◆ Task prompt: Quote the entries below from the line with "results.yml, run 1" through the line with "synth-edff-count: 25", both ends included, and only those lines.

Stored entries:
────────

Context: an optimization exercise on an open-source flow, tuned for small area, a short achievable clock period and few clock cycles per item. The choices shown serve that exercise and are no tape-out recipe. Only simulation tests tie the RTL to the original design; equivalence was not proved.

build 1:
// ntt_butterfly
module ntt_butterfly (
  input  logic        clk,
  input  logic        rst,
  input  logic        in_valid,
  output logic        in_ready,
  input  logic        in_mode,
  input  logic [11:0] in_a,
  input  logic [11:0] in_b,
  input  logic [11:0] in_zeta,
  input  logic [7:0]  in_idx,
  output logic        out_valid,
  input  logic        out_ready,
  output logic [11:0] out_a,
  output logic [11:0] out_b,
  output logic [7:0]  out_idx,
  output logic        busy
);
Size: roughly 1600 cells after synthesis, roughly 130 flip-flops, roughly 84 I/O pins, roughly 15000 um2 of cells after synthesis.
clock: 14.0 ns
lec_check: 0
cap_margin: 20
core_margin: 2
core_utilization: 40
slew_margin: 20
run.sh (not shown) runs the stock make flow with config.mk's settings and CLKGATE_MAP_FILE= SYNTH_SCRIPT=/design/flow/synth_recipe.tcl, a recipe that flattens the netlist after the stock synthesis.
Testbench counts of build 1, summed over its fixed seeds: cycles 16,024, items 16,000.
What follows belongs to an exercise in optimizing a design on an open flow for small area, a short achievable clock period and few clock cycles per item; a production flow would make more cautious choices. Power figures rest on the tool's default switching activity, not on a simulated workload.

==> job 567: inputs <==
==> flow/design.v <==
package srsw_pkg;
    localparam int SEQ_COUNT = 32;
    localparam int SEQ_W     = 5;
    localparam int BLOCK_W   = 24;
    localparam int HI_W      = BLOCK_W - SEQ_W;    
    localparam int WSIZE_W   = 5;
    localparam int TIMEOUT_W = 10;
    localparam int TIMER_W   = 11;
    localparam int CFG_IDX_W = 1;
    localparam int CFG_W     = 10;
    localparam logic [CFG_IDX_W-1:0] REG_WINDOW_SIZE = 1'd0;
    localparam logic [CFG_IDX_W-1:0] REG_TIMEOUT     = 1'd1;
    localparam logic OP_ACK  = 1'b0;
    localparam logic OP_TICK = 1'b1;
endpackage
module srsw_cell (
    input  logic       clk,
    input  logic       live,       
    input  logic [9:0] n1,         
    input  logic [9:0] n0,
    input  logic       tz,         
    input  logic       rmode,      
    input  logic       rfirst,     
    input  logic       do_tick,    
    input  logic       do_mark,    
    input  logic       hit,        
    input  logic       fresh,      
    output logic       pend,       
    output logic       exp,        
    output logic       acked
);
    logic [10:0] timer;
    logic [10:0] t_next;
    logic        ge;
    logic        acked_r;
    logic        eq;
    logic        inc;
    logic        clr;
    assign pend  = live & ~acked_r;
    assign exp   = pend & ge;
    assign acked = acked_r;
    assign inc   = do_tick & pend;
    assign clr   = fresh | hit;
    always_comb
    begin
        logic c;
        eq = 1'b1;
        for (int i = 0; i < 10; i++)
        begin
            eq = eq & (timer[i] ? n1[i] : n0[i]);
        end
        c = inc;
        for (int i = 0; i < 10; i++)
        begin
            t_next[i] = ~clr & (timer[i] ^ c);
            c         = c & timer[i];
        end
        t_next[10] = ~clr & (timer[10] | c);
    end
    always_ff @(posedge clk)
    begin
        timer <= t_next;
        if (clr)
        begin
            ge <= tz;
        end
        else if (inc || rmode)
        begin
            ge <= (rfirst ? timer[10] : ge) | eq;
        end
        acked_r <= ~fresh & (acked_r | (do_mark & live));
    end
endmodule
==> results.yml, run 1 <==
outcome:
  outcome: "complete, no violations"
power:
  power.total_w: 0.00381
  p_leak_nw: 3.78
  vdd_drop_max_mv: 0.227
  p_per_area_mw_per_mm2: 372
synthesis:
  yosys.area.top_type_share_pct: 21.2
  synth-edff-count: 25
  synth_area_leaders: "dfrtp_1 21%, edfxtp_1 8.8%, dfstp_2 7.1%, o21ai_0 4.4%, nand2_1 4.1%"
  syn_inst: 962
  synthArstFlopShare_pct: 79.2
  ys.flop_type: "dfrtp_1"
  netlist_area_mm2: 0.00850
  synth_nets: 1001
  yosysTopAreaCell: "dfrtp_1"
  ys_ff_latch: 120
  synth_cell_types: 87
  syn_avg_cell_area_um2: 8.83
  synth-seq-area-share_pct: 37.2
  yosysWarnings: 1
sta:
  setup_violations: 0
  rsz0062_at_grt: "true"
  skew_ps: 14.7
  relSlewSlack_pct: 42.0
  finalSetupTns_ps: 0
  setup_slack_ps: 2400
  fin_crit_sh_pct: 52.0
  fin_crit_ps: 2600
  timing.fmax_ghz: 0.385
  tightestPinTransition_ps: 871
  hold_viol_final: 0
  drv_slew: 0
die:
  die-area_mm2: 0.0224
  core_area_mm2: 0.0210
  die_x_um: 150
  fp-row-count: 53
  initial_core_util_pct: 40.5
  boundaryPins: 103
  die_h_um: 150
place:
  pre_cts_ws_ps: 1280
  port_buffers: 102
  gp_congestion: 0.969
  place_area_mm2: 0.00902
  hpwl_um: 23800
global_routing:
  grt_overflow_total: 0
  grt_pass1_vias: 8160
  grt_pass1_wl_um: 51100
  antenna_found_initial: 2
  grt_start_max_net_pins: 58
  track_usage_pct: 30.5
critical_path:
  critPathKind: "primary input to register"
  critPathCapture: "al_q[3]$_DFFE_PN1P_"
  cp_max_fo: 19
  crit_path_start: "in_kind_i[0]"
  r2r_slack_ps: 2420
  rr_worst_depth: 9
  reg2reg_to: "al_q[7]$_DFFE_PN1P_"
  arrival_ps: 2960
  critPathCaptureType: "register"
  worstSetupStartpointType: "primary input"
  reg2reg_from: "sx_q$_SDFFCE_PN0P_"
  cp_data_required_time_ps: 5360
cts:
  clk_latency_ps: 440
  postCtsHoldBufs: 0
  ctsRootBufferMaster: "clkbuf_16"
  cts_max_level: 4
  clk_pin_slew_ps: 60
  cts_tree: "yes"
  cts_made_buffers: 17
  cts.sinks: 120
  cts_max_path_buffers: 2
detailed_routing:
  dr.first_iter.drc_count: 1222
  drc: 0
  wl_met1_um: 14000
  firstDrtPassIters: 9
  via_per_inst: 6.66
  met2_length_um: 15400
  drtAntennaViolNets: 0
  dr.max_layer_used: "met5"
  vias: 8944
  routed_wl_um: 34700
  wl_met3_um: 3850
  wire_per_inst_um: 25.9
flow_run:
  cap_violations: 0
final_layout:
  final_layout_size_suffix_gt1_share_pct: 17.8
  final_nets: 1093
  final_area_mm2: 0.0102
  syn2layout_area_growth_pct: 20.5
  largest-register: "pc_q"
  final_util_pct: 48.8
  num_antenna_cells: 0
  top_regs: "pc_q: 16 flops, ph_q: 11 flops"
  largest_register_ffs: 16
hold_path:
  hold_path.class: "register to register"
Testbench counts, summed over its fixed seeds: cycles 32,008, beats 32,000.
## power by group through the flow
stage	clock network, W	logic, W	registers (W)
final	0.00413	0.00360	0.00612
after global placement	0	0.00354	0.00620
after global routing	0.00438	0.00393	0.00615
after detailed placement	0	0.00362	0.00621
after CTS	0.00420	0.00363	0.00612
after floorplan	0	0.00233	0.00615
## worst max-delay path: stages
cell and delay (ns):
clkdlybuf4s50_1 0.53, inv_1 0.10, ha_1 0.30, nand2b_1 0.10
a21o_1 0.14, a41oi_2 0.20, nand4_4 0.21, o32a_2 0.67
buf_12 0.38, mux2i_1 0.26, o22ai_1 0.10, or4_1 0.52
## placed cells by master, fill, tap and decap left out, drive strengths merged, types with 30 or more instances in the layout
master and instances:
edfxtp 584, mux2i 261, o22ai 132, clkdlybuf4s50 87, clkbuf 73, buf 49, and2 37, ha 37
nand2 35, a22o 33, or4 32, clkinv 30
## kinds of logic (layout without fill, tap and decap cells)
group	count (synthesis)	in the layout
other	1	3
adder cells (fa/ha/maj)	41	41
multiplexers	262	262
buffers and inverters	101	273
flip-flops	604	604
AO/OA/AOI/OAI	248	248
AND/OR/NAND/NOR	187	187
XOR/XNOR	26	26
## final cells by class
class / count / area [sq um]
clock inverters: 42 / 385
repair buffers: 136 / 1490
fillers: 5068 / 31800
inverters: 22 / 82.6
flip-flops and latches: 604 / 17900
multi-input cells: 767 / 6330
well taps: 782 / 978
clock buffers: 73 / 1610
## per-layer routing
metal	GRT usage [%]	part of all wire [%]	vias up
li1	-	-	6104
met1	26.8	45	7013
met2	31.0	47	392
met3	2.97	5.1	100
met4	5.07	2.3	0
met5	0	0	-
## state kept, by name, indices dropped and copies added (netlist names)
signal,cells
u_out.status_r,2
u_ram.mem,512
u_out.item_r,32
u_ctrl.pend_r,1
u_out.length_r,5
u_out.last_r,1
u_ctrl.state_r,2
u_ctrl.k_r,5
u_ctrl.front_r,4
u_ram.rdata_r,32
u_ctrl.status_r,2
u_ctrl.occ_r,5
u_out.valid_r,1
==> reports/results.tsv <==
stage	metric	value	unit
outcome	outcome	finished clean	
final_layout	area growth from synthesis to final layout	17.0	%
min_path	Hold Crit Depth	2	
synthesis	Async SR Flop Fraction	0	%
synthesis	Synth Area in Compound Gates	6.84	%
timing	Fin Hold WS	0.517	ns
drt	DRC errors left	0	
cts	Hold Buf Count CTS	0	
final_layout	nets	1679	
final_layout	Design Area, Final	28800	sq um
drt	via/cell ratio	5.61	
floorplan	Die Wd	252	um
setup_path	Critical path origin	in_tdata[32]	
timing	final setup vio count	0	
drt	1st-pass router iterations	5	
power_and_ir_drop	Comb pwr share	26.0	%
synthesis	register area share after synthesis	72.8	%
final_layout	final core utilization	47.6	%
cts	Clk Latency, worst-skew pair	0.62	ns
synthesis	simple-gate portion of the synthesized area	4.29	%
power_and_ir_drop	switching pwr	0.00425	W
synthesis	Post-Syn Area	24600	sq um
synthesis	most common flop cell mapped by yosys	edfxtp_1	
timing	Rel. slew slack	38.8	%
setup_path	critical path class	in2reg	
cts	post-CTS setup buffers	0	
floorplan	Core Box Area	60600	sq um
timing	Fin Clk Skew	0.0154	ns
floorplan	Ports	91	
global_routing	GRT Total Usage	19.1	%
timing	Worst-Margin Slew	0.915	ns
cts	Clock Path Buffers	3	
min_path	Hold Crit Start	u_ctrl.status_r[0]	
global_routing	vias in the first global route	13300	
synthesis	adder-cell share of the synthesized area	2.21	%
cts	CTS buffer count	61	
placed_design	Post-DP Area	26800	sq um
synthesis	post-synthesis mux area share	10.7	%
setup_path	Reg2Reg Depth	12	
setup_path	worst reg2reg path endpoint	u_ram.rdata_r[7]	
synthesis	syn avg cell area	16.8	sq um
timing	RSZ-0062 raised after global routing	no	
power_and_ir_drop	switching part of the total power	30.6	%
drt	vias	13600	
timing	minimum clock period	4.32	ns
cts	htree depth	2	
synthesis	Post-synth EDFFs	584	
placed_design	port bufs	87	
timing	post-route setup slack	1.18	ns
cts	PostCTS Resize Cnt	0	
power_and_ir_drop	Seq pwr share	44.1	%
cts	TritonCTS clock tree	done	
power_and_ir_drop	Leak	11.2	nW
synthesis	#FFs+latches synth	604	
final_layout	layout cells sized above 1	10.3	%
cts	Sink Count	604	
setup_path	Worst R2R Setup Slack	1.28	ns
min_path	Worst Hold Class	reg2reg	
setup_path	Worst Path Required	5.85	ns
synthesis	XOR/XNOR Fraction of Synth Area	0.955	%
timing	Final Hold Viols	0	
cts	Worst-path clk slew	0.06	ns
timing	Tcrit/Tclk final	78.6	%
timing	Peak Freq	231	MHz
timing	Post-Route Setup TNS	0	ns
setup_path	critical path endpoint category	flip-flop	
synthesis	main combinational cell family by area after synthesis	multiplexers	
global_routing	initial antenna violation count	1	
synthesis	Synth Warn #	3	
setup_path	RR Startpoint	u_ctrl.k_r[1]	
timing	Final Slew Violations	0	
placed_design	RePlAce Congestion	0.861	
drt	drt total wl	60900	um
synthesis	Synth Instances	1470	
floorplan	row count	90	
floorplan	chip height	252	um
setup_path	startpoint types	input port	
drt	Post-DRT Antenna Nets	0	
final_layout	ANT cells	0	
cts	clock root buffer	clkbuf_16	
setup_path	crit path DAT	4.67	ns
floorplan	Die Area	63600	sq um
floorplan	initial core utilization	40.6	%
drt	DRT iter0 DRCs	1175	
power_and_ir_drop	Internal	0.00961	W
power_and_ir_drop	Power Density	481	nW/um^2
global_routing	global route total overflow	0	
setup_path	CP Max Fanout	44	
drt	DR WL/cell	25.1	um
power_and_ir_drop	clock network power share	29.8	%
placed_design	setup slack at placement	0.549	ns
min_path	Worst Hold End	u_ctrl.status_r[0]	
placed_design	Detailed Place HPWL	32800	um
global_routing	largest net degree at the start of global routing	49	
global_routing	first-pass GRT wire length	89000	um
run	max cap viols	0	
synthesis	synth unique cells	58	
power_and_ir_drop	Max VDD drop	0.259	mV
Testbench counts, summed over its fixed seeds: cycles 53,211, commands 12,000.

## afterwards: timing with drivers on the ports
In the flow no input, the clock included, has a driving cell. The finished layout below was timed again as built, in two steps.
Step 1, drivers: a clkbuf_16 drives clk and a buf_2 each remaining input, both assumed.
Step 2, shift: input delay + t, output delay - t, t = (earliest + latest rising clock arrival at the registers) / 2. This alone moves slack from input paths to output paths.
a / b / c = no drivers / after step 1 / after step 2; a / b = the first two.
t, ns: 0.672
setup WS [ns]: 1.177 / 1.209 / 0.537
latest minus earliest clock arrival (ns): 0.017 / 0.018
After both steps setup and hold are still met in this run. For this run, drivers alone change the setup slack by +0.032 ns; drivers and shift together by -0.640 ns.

────────

◆ Exercise result:
==> results.yml, run 1 <==
outcome:
  outcome: "complete, no violations"
power:
  power.total_w: 0.00381
  p_leak_nw: 3.78
  vdd_drop_max_mv: 0.227
  p_per_area_mw_per_mm2: 372
synthesis:
  yosys.area.top_type_share_pct: 21.2
  synth-edff-count: 25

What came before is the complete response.